Whenever a line below includes the string "parameter", show it.

● INPUT MATERIAL:
━━━━
**src/rtl/lsu_pkg.sv**
```systemverilog
// lsu_pkg: shared widths and FSM state encoding for the load/store unit.
// Width constants are also used by the register file.
package lsu_pkg;

  localparam int BITS  = 8;
  localparam int RBITS = 3;
  localparam int ABITS = 8;

  typedef enum logic [1:0] {
    IDLE   = 2'd0,
    ACCESS = 2'd1,
    WB     = 2'd2
  } state_e;

endpackage

```
**src/rtl/lsu_timer.sv**
```systemverilog
// lsu_timer: bus wait counter for the load/store unit.
// tc flags the enabled cycle whose increment reaches TIMEOUT.
module lsu_timer #(
  parameter int TIMEOUT = 15,
  parameter int CW      = 8
) (
  input  logic          clk,
  input  logic          rst,
  input  logic          clr,
  input  logic          ld,
  input  logic [CW-1:0] ld_val,
  input  logic          en,
  output logic          tc
);

  logic [CW-1:0] cnt_q;
  logic [CW-1:0] cnt_d;

  assign tc = en && (cnt_q == CW'(TIMEOUT - 1));

  // next count: clear beats load beats increment
  always_comb begin
    cnt_d = cnt_q;
    if (clr) begin
      cnt_d = '0;
    end else if (ld) begin
      cnt_d = ld_val;
    end else if (en) begin
      cnt_d = cnt_q + 1'b1;
    end
  end

  // count register
  always_ff @(posedge clk) begin
    if (rst) begin
      cnt_q <= '0;
    end else begin
      cnt_q <= cnt_d;
    end
  end

endmodule

```
**src/rtl/lsu.sv**
```systemverilog
// lsu: load/store unit for the 8-bit core.
// One req/ack bus access at a time; loads write back via wb_*.
module lsu
  import lsu_pkg::*;
#(
  parameter int TIMEOUT = 15
) (
  input  logic             clk,
  input  logic             rst,
  input  logic             run,
  input  logic             start,
  input  logic             is_store,
  input  logic [BITS-1:0]  base,
  input  logic [BITS-1:0]  offset,
  input  logic [BITS-1:0]  store_data,
  input  logic [RBITS-1:0] dest,
  output logic             busy,
  output logic             done,
  output logic             fault,
  output logic             mem_req,
  output logic             mem_we,
  output logic [ABITS-1:0] mem_addr,
  output logic [BITS-1:0]  mem_wdata,
  input  logic             mem_ack,
  input  logic [BITS-1:0]  mem_rdata,
  output logic             wb_we,
  output logic [RBITS-1:0] wb_rd,
  output logic [BITS-1:0]  wb_din
);

  localparam int CW = 8;

  state_e           state_q, state_d;
  logic             busy_q, busy_d;
  logic             done_q, done_d;
  logic             fault_q, fault_d;
  logic             req_q, req_d;
  logic             we_q, we_d;
  logic [ABITS-1:0] addr_q, addr_d;
  logic [BITS-1:0]  wdata_q, wdata_d;
  logic             wb_we_q, wb_we_d;
  logic [RBITS-1:0] wb_rd_q, wb_rd_d;
  logic [BITS-1:0]  wb_din_q, wb_din_d;
  logic             st_q, st_d;
  logic [RBITS-1:0] dest_q, dest_d;

  logic [BITS-1:0]  sum;
  logic             tmr_clr;
  logic             tmr_en;
  logic             tmr_tc;

  // address wraps modulo 2^BITS, then zero-extends onto the bus
  assign sum    = base + offset;
  assign tmr_en = run && (state_q == ACCESS);

  lsu_timer #(
    .TIMEOUT (TIMEOUT),
    .CW      (CW)
  ) u_timer (
    .clk    (clk),
    .rst    (rst),
    .clr    (tmr_clr),
    .ld     (1'b0),
    .ld_val ('0),
    .en     (tmr_en),
    .tc     (tmr_tc)
  );

  // FSM next state and registered outputs; run low holds everything
  always_comb begin
    state_d  = state_q;
    busy_d   = busy_q;
    done_d   = done_q;
    fault_d  = fault_q;
    req_d    = req_q;
    we_d     = we_q;
    addr_d   = addr_q;
    wdata_d  = wdata_q;
    wb_we_d  = wb_we_q;
    wb_rd_d  = wb_rd_q;
    wb_din_d = wb_din_q;
    st_d     = st_q;
    dest_d   = dest_q;
    tmr_clr  = 1'b0;
    if (run) begin
      unique case (state_q)
        IDLE: begin
          done_d = 1'b0;
          if (start) begin
            addr_d  = ABITS'(sum);
            wdata_d = store_data;
            we_d    = is_store;
            st_d    = is_store;
            dest_d  = dest;
            req_d   = 1'b1;
            fault_d = 1'b0;
            tmr_clr = 1'b1;
            busy_d  = 1'b1;
            state_d = ACCESS;
          end
        end
        ACCESS: begin
          if (mem_ack) begin
            req_d  = 1'b0;
            we_d   = 1'b0;
            done_d = 1'b1;
            if (st_q) begin
              busy_d  = 1'b0;
              state_d = IDLE;
            end else begin
              wb_din_d = mem_rdata;
              wb_rd_d  = dest_q;
              wb_we_d  = |dest_q;
              state_d  = WB;
            end
          end else if (tmr_tc) begin
            req_d   = 1'b0;
            we_d    = 1'b0;
            fault_d = 1'b1;
            done_d  = 1'b1;
            busy_d  = 1'b0;
            state_d = IDLE;
          end
        end
        WB: begin
          wb_we_d = 1'b0;
          done_d  = 1'b0;
          busy_d  = 1'b0;
          state_d = IDLE;
        end
        default: begin
          busy_d  = 1'b0;
          state_d = IDLE;
        end
      endcase
    end
  end

  // state and output registers
  always_ff @(posedge clk) begin
    if (rst) begin
      state_q  <= IDLE;
      busy_q   <= 1'b0;
      done_q   <= 1'b0;
      fault_q  <= 1'b0;
      req_q    <= 1'b0;
      we_q     <= 1'b0;
      addr_q   <= '0;
      wdata_q  <= '0;
      wb_we_q  <= 1'b0;
      wb_rd_q  <= '0;
      wb_din_q <= '0;
      st_q     <= 1'b0;
      dest_q   <= '0;
    end else begin
      state_q  <= state_d;
      busy_q   <= busy_d;
      done_q   <= done_d;
      fault_q  <= fault_d;
      req_q    <= req_d;
      we_q     <= we_d;
      addr_q   <= addr_d;
      wdata_q  <= wdata_d;
      wb_we_q  <= wb_we_d;
      wb_rd_q  <= wb_rd_d;
      wb_din_q <= wb_din_d;
      st_q     <= st_d;
      dest_q   <= dest_d;
    end
  end

  assign busy      = busy_q;
  assign done      = done_q;
  assign fault     = fault_q;
  assign mem_req   = req_q;
  assign mem_we    = we_q;
  assign mem_addr  = addr_q;
  assign mem_wdata = wdata_q;
  assign wb_we     = wb_we_q;
  assign wb_rd     = wb_rd_q;
  assign wb_din    = wb_din_q;

endmodule

```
━━━━
● ANSWER TO THIS TASK:
  parameter int TIMEOUT = 15,
  parameter int CW      = 8
  parameter int TIMEOUT = 15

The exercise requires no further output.